Establish how many lines in the material below include the word "constraint", then give the count alone.
BEGIN
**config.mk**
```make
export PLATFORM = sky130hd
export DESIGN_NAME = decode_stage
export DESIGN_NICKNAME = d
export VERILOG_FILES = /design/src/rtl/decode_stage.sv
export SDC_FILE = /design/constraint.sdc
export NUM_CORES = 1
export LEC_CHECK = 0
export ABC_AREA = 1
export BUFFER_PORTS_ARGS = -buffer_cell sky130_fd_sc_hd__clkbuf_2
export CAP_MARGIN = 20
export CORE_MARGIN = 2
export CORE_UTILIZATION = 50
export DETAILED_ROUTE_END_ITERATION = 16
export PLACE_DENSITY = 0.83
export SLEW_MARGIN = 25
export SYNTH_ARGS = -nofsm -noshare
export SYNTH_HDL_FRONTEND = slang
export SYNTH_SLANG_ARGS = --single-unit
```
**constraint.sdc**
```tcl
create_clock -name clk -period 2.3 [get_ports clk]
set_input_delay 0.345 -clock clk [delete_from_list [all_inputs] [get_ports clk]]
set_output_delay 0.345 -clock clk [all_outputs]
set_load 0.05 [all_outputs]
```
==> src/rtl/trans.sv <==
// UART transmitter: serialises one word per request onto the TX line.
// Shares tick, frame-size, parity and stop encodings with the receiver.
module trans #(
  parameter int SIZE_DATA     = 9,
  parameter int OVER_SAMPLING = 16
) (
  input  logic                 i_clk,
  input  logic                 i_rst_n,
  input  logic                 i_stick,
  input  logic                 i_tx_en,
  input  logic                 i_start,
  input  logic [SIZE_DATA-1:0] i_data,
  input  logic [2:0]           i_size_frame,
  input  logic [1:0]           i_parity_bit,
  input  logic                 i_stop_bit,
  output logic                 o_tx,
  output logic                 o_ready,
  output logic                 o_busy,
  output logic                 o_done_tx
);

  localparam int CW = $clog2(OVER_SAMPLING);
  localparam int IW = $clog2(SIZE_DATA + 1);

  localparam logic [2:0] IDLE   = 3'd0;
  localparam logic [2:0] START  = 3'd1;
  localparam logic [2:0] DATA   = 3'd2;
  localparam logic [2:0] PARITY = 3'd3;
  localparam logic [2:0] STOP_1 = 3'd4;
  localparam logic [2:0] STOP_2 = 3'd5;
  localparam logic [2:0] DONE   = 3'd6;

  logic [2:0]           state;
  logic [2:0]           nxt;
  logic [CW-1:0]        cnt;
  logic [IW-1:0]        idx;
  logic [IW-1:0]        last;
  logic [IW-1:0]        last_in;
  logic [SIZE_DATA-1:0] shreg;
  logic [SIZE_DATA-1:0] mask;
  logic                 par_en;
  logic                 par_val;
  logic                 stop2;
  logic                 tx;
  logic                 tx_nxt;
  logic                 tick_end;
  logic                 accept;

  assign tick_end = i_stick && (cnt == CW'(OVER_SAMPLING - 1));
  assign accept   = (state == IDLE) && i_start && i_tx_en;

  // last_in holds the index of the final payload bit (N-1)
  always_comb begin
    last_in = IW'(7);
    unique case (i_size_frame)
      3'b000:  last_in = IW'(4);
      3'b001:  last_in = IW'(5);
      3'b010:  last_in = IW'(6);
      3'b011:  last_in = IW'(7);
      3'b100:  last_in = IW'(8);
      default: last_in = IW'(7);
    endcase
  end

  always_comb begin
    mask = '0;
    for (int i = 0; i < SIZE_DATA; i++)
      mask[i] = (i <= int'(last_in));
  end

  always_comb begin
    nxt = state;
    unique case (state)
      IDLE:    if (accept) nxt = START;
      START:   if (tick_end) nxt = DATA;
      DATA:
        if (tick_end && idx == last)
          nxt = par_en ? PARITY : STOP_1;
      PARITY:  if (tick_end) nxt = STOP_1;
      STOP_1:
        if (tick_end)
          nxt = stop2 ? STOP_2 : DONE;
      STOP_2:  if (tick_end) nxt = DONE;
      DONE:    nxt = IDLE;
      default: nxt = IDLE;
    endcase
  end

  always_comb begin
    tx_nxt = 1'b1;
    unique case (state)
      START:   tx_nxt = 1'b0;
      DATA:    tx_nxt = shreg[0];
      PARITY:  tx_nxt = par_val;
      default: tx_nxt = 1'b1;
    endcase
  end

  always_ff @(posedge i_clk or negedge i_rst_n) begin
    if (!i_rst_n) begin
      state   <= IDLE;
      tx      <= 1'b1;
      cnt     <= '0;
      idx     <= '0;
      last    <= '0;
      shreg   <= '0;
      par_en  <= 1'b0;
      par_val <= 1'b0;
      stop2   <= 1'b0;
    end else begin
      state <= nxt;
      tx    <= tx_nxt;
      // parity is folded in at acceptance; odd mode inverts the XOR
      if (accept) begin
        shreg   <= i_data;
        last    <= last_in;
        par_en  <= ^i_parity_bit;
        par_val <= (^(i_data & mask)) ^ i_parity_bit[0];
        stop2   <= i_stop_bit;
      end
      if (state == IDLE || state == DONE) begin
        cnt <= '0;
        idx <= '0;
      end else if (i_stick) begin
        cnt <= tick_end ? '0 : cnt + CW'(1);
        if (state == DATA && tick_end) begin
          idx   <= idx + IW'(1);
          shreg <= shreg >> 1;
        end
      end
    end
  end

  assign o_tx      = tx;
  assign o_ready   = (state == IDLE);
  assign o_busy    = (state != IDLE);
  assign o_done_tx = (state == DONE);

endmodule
END
● Answer to the problem: 2